**ACTIVITY**:
This exercise calls for every line of the data below with the string "totals" in it.

(Saved data entries)

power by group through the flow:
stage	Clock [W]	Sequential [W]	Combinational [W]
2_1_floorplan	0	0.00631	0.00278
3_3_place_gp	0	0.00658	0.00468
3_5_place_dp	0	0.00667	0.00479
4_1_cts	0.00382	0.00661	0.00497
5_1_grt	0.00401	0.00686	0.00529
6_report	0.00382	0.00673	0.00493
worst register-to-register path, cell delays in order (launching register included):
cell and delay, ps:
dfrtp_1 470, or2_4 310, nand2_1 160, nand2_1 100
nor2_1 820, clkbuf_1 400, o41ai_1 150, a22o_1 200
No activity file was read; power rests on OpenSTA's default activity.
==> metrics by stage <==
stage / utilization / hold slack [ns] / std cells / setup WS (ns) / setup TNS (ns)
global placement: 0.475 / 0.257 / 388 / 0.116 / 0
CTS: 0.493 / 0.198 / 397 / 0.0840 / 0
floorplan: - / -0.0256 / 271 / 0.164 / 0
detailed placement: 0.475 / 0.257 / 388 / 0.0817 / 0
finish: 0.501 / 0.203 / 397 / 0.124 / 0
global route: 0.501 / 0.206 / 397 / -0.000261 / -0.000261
==> src/rtl/sad_min_tracker_pkg.sv <==
// Shared definitions for the SAD result stream: tracker FSM states and SAD sentinel/limit values.
package sad_min_tracker_pkg;

    typedef enum logic [1:0] {
        IDLE    = 2'd0,
        SCAN    = 2'd1,
        CONVERT = 2'd2,
        DONE    = 2'd3
    } trackState_t;

    localparam int unsigned SAD_SENTINEL = 9999;
    localparam logic [31:0] SAD_MAX      = 32'hFFFF_FFFF;

endpackage

==> src/rtl/sad_min_tracker_seq_divider.sv <==
// Unsigned restoring divider, one quotient bit per cycle, MSB first; W steps per division.
// The first step is taken on the Go edge, so Done pulses in the cycle after the W-th step.
module sad_min_tracker_seq_divider #(
    parameter int W = 32
) (
    input  logic         Clk,
    input  logic         Reset,
    input  logic         Go,
    input  logic [W-1:0] Dividend,
    input  logic [W-1:0] Divisor,
    output logic [W-1:0] Quotient,
    output logic [W-1:0] Remainder,
    output logic         Done
);

    localparam int CNT_W = $clog2(W);

    logic [CNT_W-1:0] stepCount;
    logic             running;
    logic [W-1:0]     remIn;
    logic [W-1:0]     quoIn;
    logic [W-1:0]     remNext;
    logic [W-1:0]     quoNext;
    logic [W:0]       trial;

    // Quotient doubles as the shift register holding the not-yet-consumed dividend bits.
    always_comb begin
        remIn = Go ? '0 : Remainder;
        quoIn = Go ? Dividend : Quotient;
        trial = {remIn, quoIn[W-1]};
        if (trial >= {1'b0, Divisor}) begin
            remNext = W'(trial - {1'b0, Divisor});
            quoNext = {quoIn[W-2:0], 1'b1};
        end else begin
            remNext = trial[W-1:0];
            quoNext = {quoIn[W-2:0], 1'b0};
        end
    end

    // NOTE: state registers use non-blocking assignments so every register samples pre-edge values.
    always_ff @(posedge Clk) begin
        if (Reset) begin
            Quotient  <= '0;
            Remainder <= '0;
            stepCount <= '0;
            running   <= 1'b0;
            Done      <= 1'b0;
        end else begin
            Done <= 1'b0;
            if (Go) begin
                Quotient  <= quoNext;
                Remainder <= remNext;
                stepCount <= CNT_W'(1);
                running   <= 1'b1;
            end else if (running) begin
                Quotient  <= quoNext;
                Remainder <= remNext;
                stepCount <= stepCount + CNT_W'(1);
                if (stepCount == CNT_W'(W - 1)) begin
                    running <= 1'b0;
                    Done    <= 1'b1;
                end
            end
        end
    end

endmodule

==> src/rtl/sad_min_tracker.sv <==
// Tracks the minimum SAD of a search pass and converts its linear index into a (row, col) vector.
module sad_min_tracker
    import sad_min_tracker_pkg::*;
#(
    parameter int          SEARCH_W = 61,
    parameter int unsigned SENTINEL = SAD_SENTINEL,
    parameter int          DATA_W   = 32
) (
    input  logic              Clk,
    input  logic              Reset,
    input  logic              Start,
    input  logic              SADValid,
    input  logic              SADLast,
    input  logic [DATA_W-1:0] SADValIn,
    input  logic [DATA_W-1:0] SADIndexIn,
    output logic              Busy,
    output logic              ResultValid,
    output logic              NoMatch,
    output logic [DATA_W-1:0] BestSAD,
    output logic [DATA_W-1:0] BestIndex,
    output logic [DATA_W-1:0] BestRow,
    output logic [DATA_W-1:0] BestCol
);

    trackState_t       state;
    logic              seenSample;
    logic              sampleAccept;
    logic              isReal;
    logic              improve;
    logic              passEnd;
    logic [DATA_W-1:0] nextIndex;
    logic [DATA_W-1:0] divQuotient;
    logic [DATA_W-1:0] divRemainder;
    logic              divDone;

    // Start wins over a coincident sample, so the sample is never accepted.
    assign sampleAccept = (state == SCAN) && SADValid && !Start;
    assign isReal       = SADValIn != DATA_W'(SENTINEL);
    assign improve      = sampleAccept && isReal && (SADValIn < BestSAD);
    assign passEnd      = sampleAccept && SADLast;
    assign nextIndex    = improve ? SADIndexIn : BestIndex;

    sad_min_tracker_seq_divider #(
        .W (DATA_W)
    ) u_divider (
        .Clk       (Clk),
        .Reset     (Reset),
        .Go        (passEnd),
        .Dividend  (nextIndex),
        .Divisor   (DATA_W'(SEARCH_W)),
        .Quotient  (divQuotient),
        .Remainder (divRemainder),
        .Done      (divDone)
    );

    always_ff @(posedge Clk) begin
        if (Reset) begin
            state       <= IDLE;
            Busy        <= 1'b0;
            ResultValid <= 1'b0;
            NoMatch     <= 1'b0;
            BestSAD     <= '1;
            BestIndex   <= '0;
            BestRow     <= '0;
            BestCol     <= '0;
            seenSample  <= 1'b0;
        end else if (Start) begin
            state       <= SCAN;
            Busy        <= 1'b1;
            ResultValid <= 1'b0;
            NoMatch     <= 1'b0;
            BestSAD     <= '1;
            BestIndex   <= '0;
            BestRow     <= '0;
            BestCol     <= '0;
            seenSample  <= 1'b0;
        end else begin
            case (state)
                SCAN: begin
                    if (improve) begin
                        BestSAD   <= SADValIn;
                        BestIndex <= SADIndexIn;
                    end
                    if (sampleAccept && isReal)
                        seenSample <= 1'b1;
                    if (passEnd)
                        state <= CONVERT;
                end
                // A Done left over from an aborted conversion lands in SCAN and is dropped there.
                CONVERT: begin
                    if (divDone) begin
                        BestRow     <= divQuotient;
                        BestCol     <= divRemainder;
                        NoMatch     <= !seenSample;
                        state       <= DONE;
                        Busy        <= 1'b0;
                        ResultValid <= 1'b1;
                    end
                end
                default: ;
            endcase
        end
    end

endmodule
==> config.mk <==
export PLATFORM = sky130hd
export DESIGN_NAME = sad_min_tracker
export DESIGN_NICKNAME = d
export VERILOG_FILES = /design/src/rtl/sad_min_tracker_pkg.sv /design/src/rtl/sad_min_tracker_seq_divider.sv /design/src/rtl/sad_min_tracker.sv
export SDC_FILE = /design/constraint.sdc
export NUM_CORES = 1
export LEC_CHECK = 0
export ABC_AREA = 0
export CORE_MARGIN = 2
export CORE_UTILIZATION = 40
export CTS_CLUSTER_DIAMETER = 80
export DETAILED_ROUTE_END_ITERATION = 7
export PLACE_DENSITY = 0.66
export SLEW_MARGIN = 5
export SYNTH_ARGS = -nofsm -noshare
export SYNTH_HDL_FRONTEND = slang
export SYNTH_SLANG_ARGS = --single-unit
==> constraint.sdc <==
create_clock -name Clk -period 4.4 [get_ports Clk]
set_input_delay 0.66 -clock Clk [delete_from_list [all_inputs] [get_ports Clk]]
set_output_delay 0.66 -clock Clk [all_outputs]
set_load 0.05 [all_outputs]
[Yosys cells after proc, flatten, opt, wreduce, memory -nomap -nowiden]
Index checks and enable logic that the tools add are counted.
Word-level totals
  register bits after elaboration: 205
  latch bits: 0
  RAM bits: 0
  memory bits (read-only): 0
  input port bits: 69
  output and inout port bits: 131
  logic and storage cells: 72
  memories: 0
Operators by class
  add/sub/neg operators: 2
  $mul: 0
  div/mod/pow operators: 0
  magnitude comparators: 2
  equal/unequal tests: 8
  shift-type cells: 0
  multiplexer cells: 22
  bitwise operators: 1
  reductions and logical operators: 21
Operator list (number)
  32-bit 2-to-1 mux: 8
  33-bit by 6-bit >= comparator with 1-bit output (second input constant): 1
  32-bit less-than comparator: 1
  32-bit by 14-bit inequality test with 1-bit output (second input constant): 1
  32-bit by 6-bit subtractor with 32-bit output (second input constant): 1
  1-bit 2-to-1 mux: 11
  2-bit AND reduction: 4
  2-bit nonzero test: 4
  3-bit by 2-bit inequality test with 1-bit output (second input constant): 2
  3-bit AND reduction: 2
  5-bit by 1-bit adder with 5-bit output (second input constant): 1
  5-bit == test (second input constant): 1
  1-bit logical AND: 5
  2-bit 2-to-1 mux: 2
  2-bit by 1-bit inequality test with 1-bit output (second input constant): 2
  2-bit one-hot mux with 2 select lines: 1
  2-bit OR reduction: 2
  3-bit nonzero test: 1
  3-bit OR reduction: 1
  2-bit by 1-bit == test with 1-bit output (second input constant): 1
  2-bit == test (second input constant): 1
  1-bit logical NOT: 2
  1-bit NOT: 1

[Longest topological paths before layout]
Gate-level depths: netlist (run 1).
  word-level depth: 11
  gate-level depth with buffers: 16
  mapped depth without buffers: 15

[Hierarchy]
A second synthesis (run 1) with hierarchy kept.
Unflattened totals
  cell total of the unflattened synthesis: 1443
  area, all modules: 11552.3 um^2
Modules (own cells, without submodules)
  sad_min_tracker: instances 1, cells an instance 736, area an instance 6178.4 um^2, sequential area each 2682.6 um^2
  sad_min_tracker_seq_divider: instances 1, cells an instance 707, area an instance 5373.9 um^2, sequential area each 1421.4 um^2

[Worst setup path before layout (run 1)]
OpenSTA, ideal clock, no wires.
  kind: flip-flop to flip-flop
  from: register BestSAD[17]
  to: register u_divider.Remainder[6]
  arrival: 3696 ps
  data required time: 4314 ps
  setup slack: 619 ps
  stages on the path, launching flop included: 14
  period minus slack after synthesis: 3781 ps
  path through: dfxtp_1 inv_1 ha_1 a21oi_1 o21ai_0 a221o_1 a211oi_1 mux2i_1 o21a_1 ha_1 nor3_1 a21oi_2 xor2_1 a211oi_1
On the way
  word-level cells in the longest chain between the ends: 8
  elaborated cells between the ends (all ways): 9
RTL lines
  start: declaration: RTL line sad_min_tracker.sv:19  | output logic [DATA_W-1:0] BestSAD,
  start signal: assignment: RTL line sad_min_tracker.sv:81  | BestSAD <= SADValIn;
  32-bit less-than comparator (*): RTL line sad_min_tracker.sv:39  | assign improve = sampleAccept && isReal && (SADValIn < BestSAD);
  1-bit logical AND (*): RTL line sad_min_tracker.sv:39
  32-bit 2-to-1 mux (*)
  32-bit 2-to-1 mux (*): RTL line sad_min_tracker_seq_divider.sv:29  | quoIn = Go ? Dividend : Quotient;
  32-bit by 6-bit subtractor with 32-bit output or 33-bit by 6-bit >= comparator with 1-bit output (tied branches): RTL line sad_min_tracker_seq_divider.sv:32, sad_min_tracker_seq_divider.sv:31
  32-bit 2-to-1 mux (*): RTL line sad_min_tracker_seq_divider.sv:31  | if (trial >= {1'b0, Divisor}) begin
  32-bit 2-to-1 mux: RTL line sad_min_tracker_seq_divider.sv:55  | end else if (running) begin
  32-bit 2-to-1 mux (*): RTL line sad_min_tracker_seq_divider.sv:50  | if (Go) begin
  end signal: assignment: RTL line sad_min_tracker_seq_divider.sv:52  | Remainder <= remNext;
  end signal: assignment: RTL line sad_min_tracker_seq_divider.sv:57  | Remainder <= remNext;
  end: declaration: RTL line sad_min_tracker_seq_divider.sv:12  | output logic [W-1:0] Remainder,
Mark *: on every way between the ends. The rest lies on a longest branch, timed or not. The select of a mux whose other input is x is not followed.
A chain may end at the register's enable or synchronous reset.

[Final worst setup path (run 1)]
  from: input port SADValIn[19]
  to: register u_divider.Remainder[25]
On the way
  word-level cells in the longest chain between the ends: 9
  elaborated cells between the ends (all ways): 11
RTL lines
  start: declaration: RTL line sad_min_tracker.sv:14  | input logic [DATA_W-1:0] SADValIn,
  parallel branches: the longest is 2 deep, another holds 32-bit less-than comparator
  1-bit logical AND (*): RTL line sad_min_tracker.sv:39
  32-bit 2-to-1 mux (*)
  32-bit 2-to-1 mux (*): RTL line sad_min_tracker_seq_divider.sv:29
  32-bit by 6-bit subtractor with 32-bit output or 33-bit by 6-bit >= comparator with 1-bit output (tied branches): RTL line sad_min_tracker_seq_divider.sv:32, sad_min_tracker_seq_divider.sv:31
  32-bit 2-to-1 mux (*): RTL line sad_min_tracker_seq_divider.sv:31
  32-bit 2-to-1 mux: RTL line sad_min_tracker_seq_divider.sv:55
  32-bit 2-to-1 mux (*): RTL line sad_min_tracker_seq_divider.sv:50
Mark *: on every way between the ends. The select of a mux whose other input is x is not followed.

==> results.toml, run 1 <==
[placement]
placed_cells = 1511
dpl.hpwl_um = 16400
gp_congestion = 0.878
pre_cts_slack_ps = 176
dpl_cell_area_sq_mm = 0.0114
io_buffers = 199

[yosys]
synth_top_family_by_area = "simple AND/OR/NAND/NOR gates"
muxShareOfSynthArea_pct = 4.38
synthCells = 1086
synth_adder_area_share_pct = 4.78
synth-edff-count = 0
synth_nets = 1190
synth_xor_area_share_pct = 1.72
synth_seq_area_share_pct = 44.8
synth_compound_gate_area_share_pct = 19.2
synth_area_per_cell_sq_um = 8.44
ys_warn_count = 0
synth.distinct_cells = 58
ys_ff_latch = 205
synthFlopType = "dfxtp_1"
synthSimpleGateAreaFrac_pct = 20.3
async_reset_ff_share_pct = 0
syn_area_sq_mm = 0.00917

[cts]
clock-sinks = 205
post-cts-setup-buffers = 0
clock_latency_ps = 510
clkSlewWorstSetupHoldPaths_ps = 60
cts_resized = 0
cts.root.buffer_cell = "clkbuf_16"
cts_made_buffers = 23
clockBufferDepth = 3
cts_hold_buf = 0
cts_tree = "yes"
h-tree-depth = 1

[critical_path]
cp_data_arrival_time_ps = 4100
cp_slowest_cell = "clkdlybuf4s50_1"
critPathLaunchType = "input pin"
cp_max_fo = 11
max_stage_delay_ps = 450
cp.required_ps = 4770
cp_num_buf_inv = 1
cpLargestDelayFamily = "compound AO/OA/AOI/OAI gates"
worstSetupEndpointType = "register"
crit_type = "input pin to register"
worstPathCellList = "clkdlybuf4s50_1, ha_1, a21oi_1, o21ai_0, a221o_1, a211oi_4, mux2i_1, o21ai_0, ha_1, and4_1, o21a_1, a21oi_1, a41oi_1, a21oi_1"
path_common_cell = "a21oi_1"

[finish]
fin_area_sq_mm = 0.0121
final_cells = 1551
antenna_cells = 0
final_core_util_pct = 53.7
final_nets = 1355
syn_to_final_growth_pct = 32.3
drive_above_1_share_pct = 5.69

[floorplan]
dieArea_sq_mm = 0.0241
fp.coreArea_sq_mm = 0.0226
io_pins = 200
start_util_pct = 40.6
rows = 55
die_h_um = 155
die_w_um = 155

[route]
first_iter_violations = 406
wirelength_um = 24600
vias_per_cell = 5.29
drtPass1Iterations = 5
vias = 8208
drc = 0
antenna_left = 0
wl_per_cell_um = 15.9

[pwr]
total_leakage_power_nw = 4.45
peakVddDrop_uv = 230
p_per_area_mw_per_mm2 = 361

[timing]
fin_ws_ps = 672
max-slew-margin-rel_pct = 20.9
min_period_ps = 3730
fmax_mhz = 268
worst_pin_slew_ps = 1180
fin_crit_sh_pct = 84.7
rsz0062_at_grt = "no"
setup_viol = 0
hold_viol_final = 0
slew_violations = 0
tns_ps = 0
fin_worst_skew_ps = 11.3

[grt]
grt_pass1_wl_um = 39700
overflow = 0
use_met1_pct = 26.7
grt_pass1_vias = 7699
grt_max_degree = 95
busiest_layer = "met2"
grt_use_met3_pct = 5.65
antenna_found_initial = 1
use_met2_pct = 31.3
track_usage_pct = 19.8

[outcome]
run_status = "completed"

[flow_run]
maxCapViolCount = 0

[hold_path]
holdCritPathClass = "register to register"
[stage by stage]
stage	total power [mW]	hold WS, ps
after floorplan	2.36	440
after global placement	2.56	440
after detailed placement	2.56	447
after CTS	4.41	455
after global routing	4.57	475
final	4.38	452
[path summary, 6_finish.rpt]
| path | cells after the start | slack, ps | end | startpoint |
|---|---|---|---|---|
| worst min-delay path | 2 | 450 | BestRow[1] | BestRow[1] |
| worst max register to register | 14 | 910 | u_divider.Remainder[25] | BestSAD[17] |
| worst min register to register | 2 | 450 | BestRow[1] | BestRow[1] |
| worst max-delay path | 14 | 670 | u_divider.Remainder[25] | SADValIn[19] |
[synthesized netlist by cell type (all sizes together), types with 3 or more instances]
master | number | area (sq um)
dfxtp | 205 | 4100
nand2 | 202 | 758
a21oi | 110 | 554
a211oi | 73 | 548
nor2 | 70 | 270
clkbuf | 65 | 244
mux2i | 39 | 390
inv | 36 | 135
ha | 35 | 438
nor2b | 35 | 219
o211ai | 32 | 240
o21ai | 24 | 120
buf | 14 | 66.3
nand3 | 12 | 60.1
nand4 | 12 | 90.1
a31oi | 11 | 68.8
xnor2 | 11 | 96.3
nor4 | 10 | 62.6
nor3 | 9 | 45.0
xor2 | 7 | 61.3
and2 | 6 | 40.0
nand4b | 6 | 52.6
or4 | 6 | 48.8
a21o | 5 | 37.5
o21a | 5 | 37.5
and4b | 4 | 40.0
nand2b | 4 | 25.0
and3 | 3 | 18.8
and4 | 3 | 26.3
nor4b | 3 | 26.3
or2 | 3 | 18.8
[layout make-up]
| class | instances | area (sq um) |
|---|---|---|
| multi-input combinational | 766 | 4640 |
| clock inverter | 8 | 68.8 |
| sequential | 205 | 4110 |
| inverter | 36 | 135 |
| timing repair buffer | 219 | 2160 |
| tap | 285 | 357 |
| fill | 2122 | 10400 |
| clock buffer | 32 | 649 |
[cell families after synthesis]
| kind of cell | Yosys count |
|---|---|
| muxes | 40 |
| AOI/OAI and AO/OA | 278 |
| DFF | 205 |
| xor gates and xnor gates | 18 |
| buffers and inverters | 115 |
| and+or+nand+nor | 395 |
| adders and majority gates | 35 |
[registers in the layout, indices dropped and copies added, names as in the netlist]
signal	flops
BestCol	32
BestIndex	32
BestRow	32
BestSAD	32
u_divider.Quotient	32
u_divider.Remainder	32
u_divider.stepCount	5
state	2
Busy	1
NoMatch	1
ResultValid	1
seenSample	1
u_divider.Done	1
u_divider.running	1
[worst reg2reg max path, cell delays in order, from the launching register on]
cell      delay, ps
dfxtp_1         340
inv_1            60
ha_1            290
a21oi_1         140
o21ai_0         110
a221o_1         390
a211oi_4        410
mux2i_1         150
o21ai_0         180
ha_1            260
and4_1          190
o21a_1          380
a21oi_1         130
a41oi_1         210
a21oi_1         100
[layer usage]
| metal | up-vias | wire [um] | part of all wire, % |
|---|---|---|---|
| li1 | 4152 | - | - |
| met5 | - | 13 | 0.053 |
| met4 | 2 | 456 | 1.9 |
| met1 | 3789 | 11400 | 46 |
| met2 | 230 | 10900 | 44 |
| met3 | 35 | 1850 | 7.5 |
[power by group]
group / internal, mW / switching [mW]
Clock: 1.08 / 0.764
Sequential: 1.89 / 0.0342
Combinational: 0.260 / 0.347
Total: 3.23 / 1.14
[cell usage in the layout, fill, tap and decap left out, types with 6 or more instances in the layout]
cell type        count
o211ai_1            32
xor2_1               7
nor2_1              67
a21oi_1            109
a211oi_1            72
mux2i_1             39
nor3_1               9
nor2b_1             35
nor4_1              10
o21ai_0             23
clkbuf_16           23
nand3_1             12
dfxtp_1            204
ha_1                35
clkdlybuf4s50_1    198
a31oi_1             11
nand4_1             11
buf_4               18
nand2_1            202
xnor2_1             11
nand4b_1             6
inv_1               36
clkinv_2             6
No activity file was read; power rests on OpenSTA's default activity.
==> run 2, diff against run 1 <==
==> constraint.sdc (replaced) <==
create_clock -name Clk -period 3.8 [get_ports Clk]
set_input_delay 0.57 -clock Clk [delete_from_list [all_inputs] [get_ports Clk]]
set_output_delay 0.57 -clock Clk [all_outputs]
set_load 0.05 [all_outputs]
==> results.toml, run 2 (synthesis results as in run 1) <==
[floorplan]
io_pins = 200
start_util_pct = 40.6
dieArea_sq_mm = 0.0241
fp.coreArea_sq_mm = 0.0226
die_h_um = 155
rows = 55
die_w_um = 155

[cts]
clock_latency_ps = 520
cts_tree = "yes"
clkSlewWorstSetupHoldPaths_ps = 60
cts_hold_buf = 0
cts_made_buffers = 24
h-tree-depth = 1
clockBufferDepth = 3
clock-sinks = 205
cts.root.buffer_cell = "clkbuf_16"

[route]
vias_per_cell = 5.26
wl_met2_um = 11100
wl_per_cell_um = 15.5
met1_length_um = 11500
antenna_left = 0
first_iter_violations = 354
vias = 8401
route.top_layer_used = "met5"
wl_met3_um = 1630
drc = 0
drtPass1Iterations = 6
wirelength_um = 24800

[finish]
final_common_cell = "dfxtp_1"
fin_area_sq_mm = 0.0125
antenna_cells = 0
final_nets = 1399
drive_above_1_share_pct = 9.44
syn_to_final_growth_pct = 36.8
final_cells = 1598
mostFrequentLayoutCells = "dfxtp_1 (204), nand2_1 (202), clkdlybuf4s50_1 (198)"

[grt]
grt_pass1_wl_um = 40500
grt_max_degree = 83
antenna_found_initial = 1
overflow = 0
track_usage_pct = 20.0
grt_pass1_vias = 8046

[placement]
gp_congestion = 0.854
placed_cells = 1554
dpl_cell_area_sq_mm = 0.0117
pre_cts_slack_ps = -274
io_buffers = 199
dpl.hpwl_um = 17100

[hold_path]
holdCritPathClass = "input pin to register"

[critical_path]
crit_type = "input pin to register"
worstSetupEndpointType = "register"
regToRegSetupSlack_ps = 390
cp.required_ps = 4190
cp_max_fo = 5
critPathLaunchType = "input pin"
cp_data_arrival_time_ps = 3910

[pwr]
p_per_area_mw_per_mm2 = 427
total_power_mw = 5.36
peakVddDrop_uv = 312
total_leakage_power_nw = 4.70

[timing]
max-slew-margin-rel_pct = 22.0
min_period_ps = 3520
hold_viol_final = 0
fin_crit_sh_pct = 92.6
tns_ps = 0
fin_ws_ps = 280
setup_viol = 0
fmax_mhz = 284
worst_pin_slew_ps = 1170
slew_violations = 0
rsz0062_at_grt = "no"
fin_worst_skew_ps = 20.9

[outcome]
run_status = "completed"

[flow_run]
maxCapViolCount = 0
-- run 2: final cells by class --
cell class / instances / area (sq um)
Fill cell: 2079 / 10000
Multi-Input combinational cell: 766 / 4650
Sequential cell: 205 / 4110
Timing Repair Buffer: 262 / 2460
Clock buffer: 31 / 688
Tap cell: 285 / 357
Clock inverter: 13 / 148
Inverter: 36 / 135
-- run 2: path summary, 6_finish.rpt --
check	startpoint	to	cells after the start
max	SADValIn[17]	u_divider.Remainder[19]	15
min reg2reg	BestRow[7]	BestRow[7]	2
min	Reset	Busy	2
max reg2reg	BestSAD[17]	u_divider.Remainder[19]	15
-- run 2: report_power, final --
| part | internal, mW | switching, mW | leakage, nW |
|---|---|---|---|
| clock network | 1.48 | 0.908 | 0.409 |
| logic | 0.339 | 0.408 | 2.63 |
| registers | 2.18 | 0.0416 | 1.66 |
| total | 4.00 | 1.36 | 4.70 |
-- run 2: worst max-delay path: stages --
cell	delay [ps]
clkdlybuf4s50_1	430
ha_1	320
a21oi_1	140
o21ai_0	130
a221o_1	410
a211oi_4	340
mux2i_2	310
o21ai_0	110
ha_1	210
buf_4	150
nand4_1	120
a21oi_1	90
buf_4	160
and4b_1	190
o31a_1	230
-- run 2: routing by layer --
| layer | up-vias | global-route usage, % |
|---|---|---|
| met4 | 2 | 5.33 |
| met1 | 3895 | 26.9 |
| met3 | 44 | 5.01 |
| li1 | 4244 | - |
| met2 | 216 | 32.2 |
| met5 | - | 0 |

**COMPLETED TASK**:
Word-level totals
Unflattened totals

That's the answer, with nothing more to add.